## src/rtl/fwd_hazard_unit_if.sv

```systemverilog
// ID-stage hazard bus between decode and the forwarding/hazard unit.
// The master drives the decoded ID fields and receives the stall and forward selects.
interface fwd_hazard_unit_if #(
  parameter int REG_AW         = 5,
  parameter int NUM_FWD_STAGES = 2
);
  localparam int SEL_W = $clog2(NUM_FWD_STAGES + 1);

  logic              ID_valid;
  logic [REG_AW-1:0] ID_rs;
  logic [REG_AW-1:0] ID_rt;
  logic              ID_uses_rs;
  logic              ID_uses_rt;
  logic [REG_AW-1:0] ID_rDest;
  logic              ID_writes;
  logic              ID_is_load;
  logic              Flush;
  logic              Stall;
  logic [SEL_W-1:0]  EX_fwdA;
  logic [SEL_W-1:0]  EX_fwdB;

  modport master (
    output ID_valid, ID_rs, ID_rt, ID_uses_rs, ID_uses_rt,
    output ID_rDest, ID_writes, ID_is_load, Flush,
    input  Stall, EX_fwdA, EX_fwdB
  );

  modport slave (
    input  ID_valid, ID_rs, ID_rt, ID_uses_rs, ID_uses_rt,
    input  ID_rDest, ID_writes, ID_is_load, Flush,
    output Stall, EX_fwdA, EX_fwdB
  );
endinterface

```

## src/rtl/fwd_hazard_unit.sv

```systemverilog
// Forwarding and load-use hazard unit tracking in-flight destinations in a shadow pipe.
// Optional feature macro STALL_CNT_EN adds a saturating 32-bit stall-cycle counter.
module fwd_hazard_unit #(
  parameter int REG_AW         = 5,
  parameter int NUM_FWD_STAGES = 2,
  parameter int LOAD_LAT       = 1
) (
  input  logic                Clk,
  input  logic                Reset,
  fwd_hazard_unit_if.slave    bus
`ifdef STALL_CNT_EN
  ,
  output logic [31:0]         Stall_count
`endif
);
  localparam int N     = NUM_FWD_STAGES;
  localparam int SEL_W = $clog2(NUM_FWD_STAGES + 1);

  logic [N-1:0]      valid_q, valid_d;
  logic [N-1:0]      wr_q, wr_d;
  logic [N-1:0]      load_q, load_d;
  logic [REG_AW-1:0] dest_q [N];
  logic [REG_AW-1:0] dest_d [N];
  logic [SEL_W-1:0]  fwd_a_q, fwd_a_d;
  logic [SEL_W-1:0]  fwd_b_q, fwd_b_d;

  logic [N-1:0]      match_a_s, match_b_s;
  logic [SEL_W-1:0]  sel_a_s, sel_b_s;
  logic              luse_a_s, luse_b_s;
  logic              stall_s, insert_s;

  // Per-stage destination matches; register 0 and unused sources never match.
  always_comb begin
    match_a_s = {N{1'b0}};
    match_b_s = {N{1'b0}};
    for (int i = 0; i < N; i++) begin
      match_a_s[i] = valid_q[i] && wr_q[i] && (dest_q[i] == bus.ID_rs)
                     && (bus.ID_rs != {REG_AW{1'b0}}) && bus.ID_uses_rs;
      match_b_s[i] = valid_q[i] && wr_q[i] && (dest_q[i] == bus.ID_rt)
                     && (bus.ID_rt != {REG_AW{1'b0}}) && bus.ID_uses_rt;
    end
  end

  // Youngest match wins: scan oldest to youngest so the lowest index overwrites last.
  always_comb begin
    sel_a_s  = {SEL_W{1'b0}};
    sel_b_s  = {SEL_W{1'b0}};
    luse_a_s = 1'b0;
    luse_b_s = 1'b0;
    for (int i = N - 1; i >= 0; i--) begin
      if (match_a_s[i]) begin
        sel_a_s  = SEL_W'(i + 1);
        luse_a_s = load_q[i] && ((i + 1) <= LOAD_LAT);
      end else begin
        sel_a_s  = sel_a_s;
        luse_a_s = luse_a_s;
      end
      if (match_b_s[i]) begin
        sel_b_s  = SEL_W'(i + 1);
        luse_b_s = load_q[i] && ((i + 1) <= LOAD_LAT);
      end else begin
        sel_b_s  = sel_b_s;
        luse_b_s = luse_b_s;
      end
    end
  end

  // Flush overrides stall; reset holds stall low.
  always_comb begin
    stall_s  = bus.ID_valid && (luse_a_s || luse_b_s) && !bus.Flush && !Reset;
    insert_s = bus.ID_valid && !stall_s && !bus.Flush;
  end

  // Shadow pipe shift with ID entry or bubble at the bottom.
  always_comb begin
    valid_d    = {N{1'b0}};
    wr_d       = {N{1'b0}};
    load_d     = {N{1'b0}};
    valid_d[0] = insert_s;
    wr_d[0]    = bus.ID_writes;
    load_d[0]  = bus.ID_is_load;
    dest_d[0]  = bus.ID_rDest;
    for (int i = 1; i < N; i++) begin
      valid_d[i] = valid_q[i-1];
      wr_d[i]    = wr_q[i-1];
      load_d[i]  = load_q[i-1];
      dest_d[i]  = dest_q[i-1];
    end
    fwd_a_d = insert_s ? sel_a_s : {SEL_W{1'b0}};
    fwd_b_d = insert_s ? sel_b_s : {SEL_W{1'b0}};
  end

  // Shadow pipe and forward-select registers.
  always_ff @(posedge Clk) begin
    if (Reset) begin
      valid_q <= {N{1'b0}};
      wr_q    <= {N{1'b0}};
      load_q  <= {N{1'b0}};
      fwd_a_q <= {SEL_W{1'b0}};
      fwd_b_q <= {SEL_W{1'b0}};
      for (int i = 0; i < N; i++) begin
        dest_q[i] <= {REG_AW{1'b0}};
      end
    end else begin
      valid_q <= valid_d;
      wr_q    <= wr_d;
      load_q  <= load_d;
      fwd_a_q <= fwd_a_d;
      fwd_b_q <= fwd_b_d;
      for (int i = 0; i < N; i++) begin
        dest_q[i] <= dest_d[i];
      end
    end
  end

  assign bus.Stall   = stall_s;
  assign bus.EX_fwdA = fwd_a_q;
  assign bus.EX_fwdB = fwd_b_q;

`ifdef STALL_CNT_EN
  logic [31:0] cnt_q, cnt_d;

  // Saturating stall-cycle count.
  always_comb begin
    cnt_d = (stall_s && (cnt_q != 32'hFFFF_FFFF)) ? (cnt_q + 32'd1) : cnt_q;
  end

  // Stall counter register.
  always_ff @(posedge Clk) begin
    if (Reset) begin
      cnt_q <= 32'd0;
    end else begin
      cnt_q <= cnt_d;
    end
  end

  assign Stall_count = cnt_q;
`endif
endmodule

```

## src/flat_wrapper.sv

```systemverilog
// flat-port wrapper written by rule: the top's interface ports become plain ports
module fwd_hazard_unit_flat 
#(
  parameter int REG_AW         = 5,
  parameter int NUM_FWD_STAGES = 2,
  parameter int LOAD_LAT       = 1
)
  (Clk, Reset, bus_ID_valid, bus_ID_rs, bus_ID_rt, bus_ID_uses_rs, bus_ID_uses_rt, bus_ID_rDest, bus_ID_writes, bus_ID_is_load, bus_Flush, bus_Stall, bus_EX_fwdA, bus_EX_fwdB);
  fwd_hazard_unit_if #(.REG_AW(REG_AW), .NUM_FWD_STAGES(NUM_FWD_STAGES)) bus_i ();
  input  logic Clk;
  input  logic Reset;
  input wire logic [$bits(bus_i.ID_valid)-1:0] bus_ID_valid;
  input wire logic [$bits(bus_i.ID_rs)-1:0] bus_ID_rs;
  input wire logic [$bits(bus_i.ID_rt)-1:0] bus_ID_rt;
  input wire logic [$bits(bus_i.ID_uses_rs)-1:0] bus_ID_uses_rs;
  input wire logic [$bits(bus_i.ID_uses_rt)-1:0] bus_ID_uses_rt;
  input wire logic [$bits(bus_i.ID_rDest)-1:0] bus_ID_rDest;
  input wire logic [$bits(bus_i.ID_writes)-1:0] bus_ID_writes;
  input wire logic [$bits(bus_i.ID_is_load)-1:0] bus_ID_is_load;
  input wire logic [$bits(bus_i.Flush)-1:0] bus_Flush;
  output wire logic [$bits(bus_i.Stall)-1:0] bus_Stall;
  output wire logic [$bits(bus_i.EX_fwdA)-1:0] bus_EX_fwdA;
  output wire logic [$bits(bus_i.EX_fwdB)-1:0] bus_EX_fwdB;
  assign bus_i.ID_valid = bus_ID_valid;
  assign bus_i.ID_rs = bus_ID_rs;
  assign bus_i.ID_rt = bus_ID_rt;
  assign bus_i.ID_uses_rs = bus_ID_uses_rs;
  assign bus_i.ID_uses_rt = bus_ID_uses_rt;
  assign bus_i.ID_rDest = bus_ID_rDest;
  assign bus_i.ID_writes = bus_ID_writes;
  assign bus_i.ID_is_load = bus_ID_is_load;
  assign bus_i.Flush = bus_Flush;
  assign bus_Stall = bus_i.Stall;
  assign bus_EX_fwdA = bus_i.EX_fwdA;
  assign bus_EX_fwdB = bus_i.EX_fwdB;
  fwd_hazard_unit #(.REG_AW(REG_AW), .NUM_FWD_STAGES(NUM_FWD_STAGES), .LOAD_LAT(LOAD_LAT)) u_core (.Clk(Clk), .Reset(Reset), .bus(bus_i));
endmodule
```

——

If a line in the records above includes the string "output", copy it.

    output ID_valid, ID_rs, ID_rt, ID_uses_rs, ID_uses_rt,
    output ID_rDest, ID_writes, ID_is_load, Flush,
    output Stall, EX_fwdA, EX_fwdB
  output logic [31:0]         Stall_count
  output wire logic [$bits(bus_i.Stall)-1:0] bus_Stall;
  output wire logic [$bits(bus_i.EX_fwdA)-1:0] bus_EX_fwdA;
  output wire logic [$bits(bus_i.EX_fwdB)-1:0] bus_EX_fwdB;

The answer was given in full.